Bottom line: The bi-annual Top500 list of the world's most powerful supercomputers was released yesterday, showing some interesting facts: for the first time, only petaflop systems have made the cut; the top two IBM-built machines have retained their positions, and the number of Chinese computers keeps rising while those from the US is falling.

For the first time since the project began in 1993, all 500 supercomputers on the list deliver a petaflop or more on the High Performance Linpack (HPL) benchmark, with the entry level now at 1.022 petaflops.
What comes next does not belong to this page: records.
--- config.mk ---
export PLATFORM = sky130hd
export DESIGN_NAME = uart_autobaud_ctrl
export DESIGN_NICKNAME = d
export VERILOG_FILES = /design/src/rtl/uart_autobaud_ctrl.sv
export SDC_FILE = /design/constraint.sdc
export NUM_CORES = 1
export LEC_CHECK = 0
export ABC_AREA = 1
export CORE_UTILIZATION = 64
export CTS_CLUSTER_DIAMETER = 50
export DETAILED_ROUTE_END_ITERATION = 6
export PLACE_DENSITY = 0.85
export SYNTH_ARGS = -nofsm -noshare
export SYNTH_HDL_FRONTEND = slang
export SYNTH_SLANG_ARGS = --single-unit
--- constraint.sdc ---
create_clock -name i_Clock -period 4.3 [get_ports i_Clock]
set_clock_uncertainty 0.2 [all_clocks]
set_input_delay 0.43 -clock i_Clock [delete_from_list [all_inputs] [get_ports i_Clock]]
set_output_delay 0.43 -clock i_Clock [all_outputs]
set_load 0.03 [all_outputs]
--- src/rtl/uart_autobaud_ctrl.sv ---
// Auto-baud calibration controller: times a host 0x55 sync byte on the raw RX line,
// programs the receiver's clocks-per-bit, then confirms lock with a second 0x55 through the receiver.
module uart_autobaud_ctrl #(
  parameter logic [11:0] CPB_DEFAULT = 12'd104,
  parameter logic [11:0] CPB_MIN     = 12'd8,
  parameter logic [23:0] TIMEOUT_CYC = 24'd1000000
) (
  input  logic        i_Clock,
  input  logic        i_Rst_L,
  input  logic        i_RX_Serial_asyn,
  input  logic        i_Calib_Start,
  input  logic        i_RX_DV,
  input  logic [7:0]  i_RX_Byte,
  output logic [11:0] o_Clk_per_bit,
  output logic        o_Rx_Rst_H,
  output logic        o_Busy,
  output logic        o_Locked,
  output logic        o_Error
);

  localparam int unsigned CPB_W  = 12;
  localparam int unsigned MEAS_W = 15;
  localparam int unsigned EDGE_W = 3;
  localparam int unsigned TMO_W  = 24;
  localparam int unsigned RND_W  = 16;
  localparam logic [EDGE_W-1:0] LAST_EDGE = EDGE_W'(4);

  typedef enum logic [2:0] {
    S_IDLE,
    S_WAIT_EDGE,
    S_MEASURE,
    S_SETTLE,
    S_VERIFY,
    S_ERROR
  } state_e;

  state_e              state_q, state_d;
  logic                rx_meta_q, rx_sync_q, rx_prev_q;
  logic [MEAS_W-1:0]   meas_cnt_q, meas_cnt_d;
  logic [EDGE_W-1:0]   edge_cnt_q, edge_cnt_d;
  logic [TMO_W-1:0]    tmo_cnt_q, tmo_cnt_d;
  logic [CPB_W-1:0]    cpb_q, cpb_d;
  logic [CPB_W-1:0]    shadow_q, shadow_d;
  logic                rx_rst_q, rx_rst_d;
  logic                busy_q, busy_d;
  logic                locked_q, locked_d;
  logic                error_q, error_d;

  logic                fall_c, rise_c, tmo_hit_c;
  logic [RND_W-1:0]    meas_rnd_c;
  logic [CPB_W:0]      cpb_wide_c;
  logic [CPB_W-1:0]    cpb_calc_c;

  // RX synchronizer plus one delay stage for edge detection; idles high
  always_ff @(posedge i_Clock or negedge i_Rst_L) begin
    if (!i_Rst_L) begin
      rx_meta_q <= 1'b1;
      rx_sync_q <= 1'b1;
      rx_prev_q <= 1'b1;
    end else begin
      rx_meta_q <= i_RX_Serial_asyn;
      rx_sync_q <= rx_meta_q;
      rx_prev_q <= rx_sync_q;
    end
  end

  assign fall_c    = rx_prev_q & ~rx_sync_q;
  assign rise_c    = ~rx_prev_q & rx_sync_q;
  assign tmo_hit_c = (tmo_cnt_q == (TIMEOUT_CYC - TMO_W'(1)));

  // Eight bit-times measured: round to nearest, saturate rather than wrap
  assign meas_rnd_c = RND_W'(meas_cnt_q) + RND_W'(4);
  assign cpb_wide_c = (CPB_W+1)'(meas_rnd_c >> 3);
  assign cpb_calc_c = cpb_wide_c[CPB_W] ? {CPB_W{1'b1}} : cpb_wide_c[CPB_W-1:0];

  always_ff @(posedge i_Clock or negedge i_Rst_L) begin
    if (!i_Rst_L) begin
      state_q    <= S_IDLE;
      meas_cnt_q <= '0;
      edge_cnt_q <= '0;
      tmo_cnt_q  <= '0;
      cpb_q      <= CPB_DEFAULT;
      shadow_q   <= CPB_DEFAULT;
      rx_rst_q   <= 1'b0;
      busy_q     <= 1'b0;
      locked_q   <= 1'b0;
      error_q    <= 1'b0;
    end else begin
      state_q    <= state_d;
      meas_cnt_q <= meas_cnt_d;
      edge_cnt_q <= edge_cnt_d;
      tmo_cnt_q  <= tmo_cnt_d;
      cpb_q      <= cpb_d;
      shadow_q   <= shadow_d;
      rx_rst_q   <= rx_rst_d;
      busy_q     <= busy_d;
      locked_q   <= locked_d;
      error_q    <= error_d;
    end
  end

  always_comb begin
    state_d    = state_q;
    meas_cnt_d = meas_cnt_q;
    edge_cnt_d = edge_cnt_q;
    tmo_cnt_d  = tmo_cnt_q;
    cpb_d      = cpb_q;
    shadow_d   = shadow_q;
    rx_rst_d   = rx_rst_q;
    busy_d     = busy_q;
    locked_d   = locked_q;
    error_d    = error_q;

    unique case (state_q)
      S_IDLE: begin
        if (i_Calib_Start) begin
          state_d   = S_WAIT_EDGE;
          shadow_d  = cpb_q;
          locked_d  = 1'b0;
          error_d   = 1'b0;
          rx_rst_d  = 1'b1;
          busy_d    = 1'b1;
          tmo_cnt_d = '0;
        end
      end

      S_WAIT_EDGE: begin
        tmo_cnt_d = tmo_cnt_q + TMO_W'(1);
        if (fall_c) begin
          state_d    = S_MEASURE;
          meas_cnt_d = '0;
          edge_cnt_d = EDGE_W'(1);
          tmo_cnt_d  = '0;
        end else if (tmo_hit_c) begin
          state_d = S_ERROR;
        end
      end

      S_MEASURE: begin
        meas_cnt_d = meas_cnt_q + MEAS_W'(1);
        tmo_cnt_d  = tmo_cnt_q + TMO_W'(1);
        if (fall_c) begin
          edge_cnt_d = edge_cnt_q + EDGE_W'(1);
        end
        if (fall_c && (edge_cnt_q == LAST_EDGE)) begin
          if (cpb_calc_c < CPB_MIN) begin
            state_d = S_ERROR;
          end else begin
            cpb_d     = cpb_calc_c;
            state_d   = S_SETTLE;
            tmo_cnt_d = '0;
          end
        end else if ((meas_cnt_q == {MEAS_W{1'b1}}) || tmo_hit_c) begin
          state_d = S_ERROR;
        end
      end

      // Release the receiver once the sync byte's stop bit begins
      S_SETTLE: begin
        tmo_cnt_d = tmo_cnt_q + TMO_W'(1);
        if (rise_c) begin
          rx_rst_d  = 1'b0;
          state_d   = S_VERIFY;
          tmo_cnt_d = '0;
        end else if (tmo_hit_c) begin
          state_d = S_ERROR;
        end
      end

      S_VERIFY: begin
        tmo_cnt_d = tmo_cnt_q + TMO_W'(1);
        if (i_RX_DV) begin
          if (i_RX_Byte == 8'h55) begin
            locked_d = 1'b1;
            busy_d   = 1'b0;
            state_d  = S_IDLE;
          end else begin
            state_d = S_ERROR;
          end
        end else if (tmo_hit_c) begin
          state_d = S_ERROR;
        end
      end

      S_ERROR: begin
        cpb_d    = shadow_q;
        error_d  = 1'b1;
        rx_rst_d = 1'b0;
        busy_d   = 1'b0;
        state_d  = S_IDLE;
      end

      default: begin
        state_d = S_IDLE;
      end
    endcase
  end

  assign o_Clk_per_bit = cpb_q;
  assign o_Rx_Rst_H    = rx_rst_q;
  assign o_Busy        = busy_q;
  assign o_Locked      = locked_q;
  assign o_Error       = error_q;

endmodule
Summit (148.6 petaflops) and Sierra (94.6 petaflops) have kept their number one and two positions, respectively. Summit boasts 4,356 nodes, each containing two Power9 CPUs with 22 cores and six Nvidia Tesla V100 GPUs, while Sierra has 4,320 nodes that pack two Power9 CPUs and four Nvidia Tesla V100 GPUs each.

The third position is taken by former number one Sunway TaihuLight (93.0 petaflops), developed by China's National Research Center of Parallel Computer Engineering & Technology (NRCPC), while in fourth spot sits another Chinese entry---Tianhe-2A (Milky Way-2A), which uses Intel Xeon and Matrix-2000 processors to reach 61.4 petaflops.

While the US may top the list, China keeps pulling ahead when it comes to overall number of supercomputers. Back in 2017, China took the lead with 202 entries compared to 143 from the US. Now, the number of American machines is down to 116, while its rival has 219. However, thanks to its more powerful systems, the US leads in overall HPL capacity, with 38.4 percent of the aggregate list performance. China is second with 29.9 percent.

It's also good news for American companies. Intel's chips appear in 95.6 percent of all systems, and of the 133 machines that use accelerator or coprocessor technology, 125 use Nvidia GPUs.

As it has more supercomputers overall, China tops the vendor list, with Lenovo claiming 173 systems, followed by Inspur with 71, and Sugon, with 63. Hewlett Packard Enterprises (HPE) is in fourth with 40, but given its acquisition of fifth-place Cray in May, HPE could jump to second spot in the next list.